__TASK TO CARRY OUT__.
Although the data below holds other lines too, output only those from the line with "export DESIGN_NICKNAME = d" up to and including the line with "export CORE_MARGIN = 10", exactly as they appear.

(Dataset items)
╔══

[config.mk]
export PLATFORM = sky130hd
export DESIGN_NAME = spi_master_ctrl
export DESIGN_NICKNAME = d
export VERILOG_FILES = /design/src/rtl/spi_pkg.sv /design/src/rtl/spi_master_shift.sv /design/src/rtl/spi_master_ctrl.sv
export SDC_FILE = /design/constraint.sdc
export NUM_CORES = 1
export LEC_CHECK = 0
export ABC_AREA = 1
export BUFFER_PORTS_ARGS = -buffer_cell sky130_fd_sc_hd__buf_2
export CAP_MARGIN = 20
export CORE_MARGIN = 10
export CORE_UTILIZATION = 57
export DETAILED_ROUTE_END_ITERATION = 10
export GPL_TIMING_DRIVEN = 1
export PLACE_DENSITY = 0.87
export SYNTH_ARGS = -nofsm -noshare
export SYNTH_HDL_FRONTEND = slang
export SYNTH_SLANG_ARGS = --single-unit
[constraint.sdc]
create_clock -name clk -period 1.94 [get_ports clk]
set_clock_uncertainty 0.15 [all_clocks]
set_input_delay 0.388 -clock clk [delete_from_list [all_inputs] [get_ports clk]]
set_output_delay 0.388 -clock clk [all_outputs]
set_load 0.03 [all_outputs]
[src/rtl/spi_pkg.sv]
// Shared definitions for the SPI master sequencer: frame command codes,
// frame geometry and the controller state encoding.
package spi_pkg;

  localparam logic [1:0] CMD_WR_ADDR = 2'b00;
  localparam logic [1:0] CMD_WR_DATA = 2'b01;
  localparam logic [1:0] CMD_RD_ADDR = 2'b10;
  localparam logic [1:0] CMD_RD_DATA = 2'b11;

  localparam int         FRAME_BITS = 10;
  localparam int         RX_BITS    = 8;
  localparam logic [7:0] DUMMY_BYTE = 8'hFF;

  localparam logic [3:0] SHIFT_LAST = 4'(FRAME_BITS - 1);
  localparam logic [3:0] RECV_LAST  = 4'(RX_BITS - 1);

  typedef enum logic [2:0] {
    IDLE,
    SEL,
    SHIFT,
    WAIT_RX,
    RECV,
    GAP
  } state_t;

  // A request is always two frames: address first, then data.
  function automatic logic [1:0] frame_cmd(input logic is_write, input logic second);
    logic [1:0] cmd;
    if (is_write) cmd = second ? CMD_WR_DATA : CMD_WR_ADDR;
    else          cmd = second ? CMD_RD_DATA : CMD_RD_ADDR;
    return cmd;
  endfunction

endpackage

[src/rtl/spi_master_shift.sv]
// MOSI parallel-load shifter (MSB first) and MISO capture register,
// strobed by the controller FSM.
module spi_master_shift
  import spi_pkg::*;
(
  input  logic                  clk,
  input  logic                  rst_n,
  input  logic                  load,
  input  logic [FRAME_BITS-1:0] load_word,
  input  logic                  shift,
  input  logic                  capture,
  input  logic                  miso,
  output logic                  mosi_bit,
  output logic [7:0]            rx_byte
);

  logic [FRAME_BITS-1:0] tx_reg;

  // Loading a new frame also discards any stale capture.
  always_ff @(posedge clk) begin
    if (!rst_n) begin
      tx_reg  <= '0;
      rx_byte <= '0;
    end else begin
      if (load)       tx_reg <= load_word;
      else if (shift) tx_reg <= {tx_reg[FRAME_BITS-2:0], 1'b0};

      if (load)         rx_byte <= '0;
      else if (capture) rx_byte <= {rx_byte[6:0], miso};
    end
  end

  assign mosi_bit = tx_reg[FRAME_BITS-1];

endmodule

[src/rtl/spi_master_ctrl.sv]
// Master-side sequencer: turns one write/read request into the two-frame
// SS_n/MOSI sequence for the SPI RAM slave and returns captured read data.
module spi_master_ctrl
  import spi_pkg::*;
#(
  parameter int ADDR_SIZE  = 8,
  parameter int READ_WAIT  = 2,
  parameter int GAP_CYCLES = 1
) (
  input  logic                 clk,
  input  logic                 rst_n,
  input  logic                 req_valid,
  output logic                 req_ready,
  input  logic                 req_write,
  input  logic [ADDR_SIZE-1:0] req_addr,
  input  logic [7:0]           req_wdata,
  output logic                 rsp_valid,
  output logic [7:0]           rsp_rdata,
  output logic                 busy,
  output logic                 SS_n,
  output logic                 MOSI,
  input  logic                 MISO
);

  if (ADDR_SIZE != 8) begin : g_bad_addr_size
    $error("spi_master_ctrl: ADDR_SIZE must be 8");
  end
  if (GAP_CYCLES < 1) begin : g_bad_gap
    $error("spi_master_ctrl: GAP_CYCLES must be at least 1");
  end

  localparam int WAIT_W = (READ_WAIT < 2) ? 1 : $clog2(READ_WAIT);
  localparam int GAP_W  = $clog2(GAP_CYCLES + 1);
  localparam logic [WAIT_W-1:0] WAIT_LAST = (READ_WAIT > 0) ? WAIT_W'(READ_WAIT - 1) : '0;
  localparam logic [GAP_W-1:0]  GAP_LAST  = GAP_W'(GAP_CYCLES);

  state_t                 state;
  logic                   is_write;
  logic                   second;
  logic [ADDR_SIZE-1:0]   addr_q;
  logic [7:0]             wdata_q;
  logic [3:0]             bit_cnt;
  logic [WAIT_W-1:0]      wait_cnt;
  logic [GAP_W-1:0]       gap_cnt;

  logic [1:0]             cur_cmd;
  logic [7:0]             payload;
  logic [FRAME_BITS-1:0]  load_word;
  logic                   rd_data_frame;
  logic                   mosi_bit;
  logic [7:0]             rx_byte;

  always_comb begin
    cur_cmd = frame_cmd(is_write, second);
    payload = addr_q;
    if (second) payload = is_write ? wdata_q : DUMMY_BYTE;
  end

  assign load_word     = {cur_cmd, payload};
  assign rd_data_frame = (cur_cmd == CMD_RD_DATA);
  assign req_ready     = (state == IDLE);

  spi_master_shift u_shift (
    .clk       (clk),
    .rst_n     (rst_n),
    .load      (state == SEL),
    .load_word (load_word),
    .shift     (state == SHIFT),
    .capture   (state == RECV),
    .miso      (MISO),
    .mosi_bit  (mosi_bit),
    .rx_byte   (rx_byte)
  );

  // The first GAP edge closes the frame; the GAP state holds SS_n high
  // until the gap counter expires, then starts frame two or retires.
  always_ff @(posedge clk) begin
    if (!rst_n) begin
      state     <= IDLE;
      is_write  <= 1'b0;
      second    <= 1'b0;
      addr_q    <= '0;
      wdata_q   <= '0;
      bit_cnt   <= '0;
      wait_cnt  <= '0;
      gap_cnt   <= '0;
      SS_n      <= 1'b1;
      MOSI      <= 1'b0;
      rsp_valid <= 1'b0;
      rsp_rdata <= 8'h00;
      busy      <= 1'b0;
    end else begin
      rsp_valid <= 1'b0;
      case (state)
        IDLE: begin
          SS_n <= 1'b1;
          MOSI <= 1'b0;
          if (req_valid) begin
            is_write <= req_write;
            addr_q   <= req_addr;
            wdata_q  <= req_wdata;
            second   <= 1'b0;
            bit_cnt  <= '0;
            wait_cnt <= '0;
            gap_cnt  <= '0;
            busy     <= 1'b1;
            state    <= SEL;
          end
        end

        SEL: begin
          SS_n    <= 1'b0;
          MOSI    <= cur_cmd[1];
          bit_cnt <= '0;
          state   <= SHIFT;
        end

        SHIFT: begin
          MOSI <= mosi_bit;
          if (bit_cnt == SHIFT_LAST) begin
            bit_cnt <= '0;
            if (!rd_data_frame)  state <= GAP;
            else if (READ_WAIT == 0) state <= RECV;
            else                 state <= WAIT_RX;
          end else begin
            bit_cnt <= bit_cnt + 4'd1;
          end
        end

        WAIT_RX: begin
          MOSI <= 1'b0;
          if (wait_cnt == WAIT_LAST) begin
            wait_cnt <= '0;
            state    <= RECV;
          end else begin
            wait_cnt <= wait_cnt + 1'b1;
          end
        end

        RECV: begin
          MOSI <= 1'b0;
          if (bit_cnt == RECV_LAST) begin
            bit_cnt <= '0;
            state   <= GAP;
          end else begin
            bit_cnt <= bit_cnt + 4'd1;
          end
        end

        GAP: begin
          SS_n <= 1'b1;
          MOSI <= 1'b0;
          if (gap_cnt == '0 && rd_data_frame) begin
            rsp_valid <= 1'b1;
            rsp_rdata <= rx_byte;
          end
          if (gap_cnt == GAP_LAST) begin
            gap_cnt <= '0;
            if (!second) begin
              second <= 1'b1;
              state  <= SEL;
            end else begin
              busy  <= 1'b0;
              state <= IDLE;
            end
          end else begin
            gap_cnt <= gap_cnt + 1'b1;
          end
        end

        default: state <= IDLE;
      endcase
    end
  end

endmodule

╚══

__SOLUTION TO THE EXERCISE__.
export DESIGN_NICKNAME = d
export VERILOG_FILES = /design/src/rtl/spi_pkg.sv /design/src/rtl/spi_master_shift.sv /design/src/rtl/spi_master_ctrl.sv
export SDC_FILE = /design/constraint.sdc
export NUM_CORES = 1
export LEC_CHECK = 0
export ABC_AREA = 1
export BUFFER_PORTS_ARGS = -buffer_cell sky130_fd_sc_hd__buf_2
export CAP_MARGIN = 20
export CORE_MARGIN = 10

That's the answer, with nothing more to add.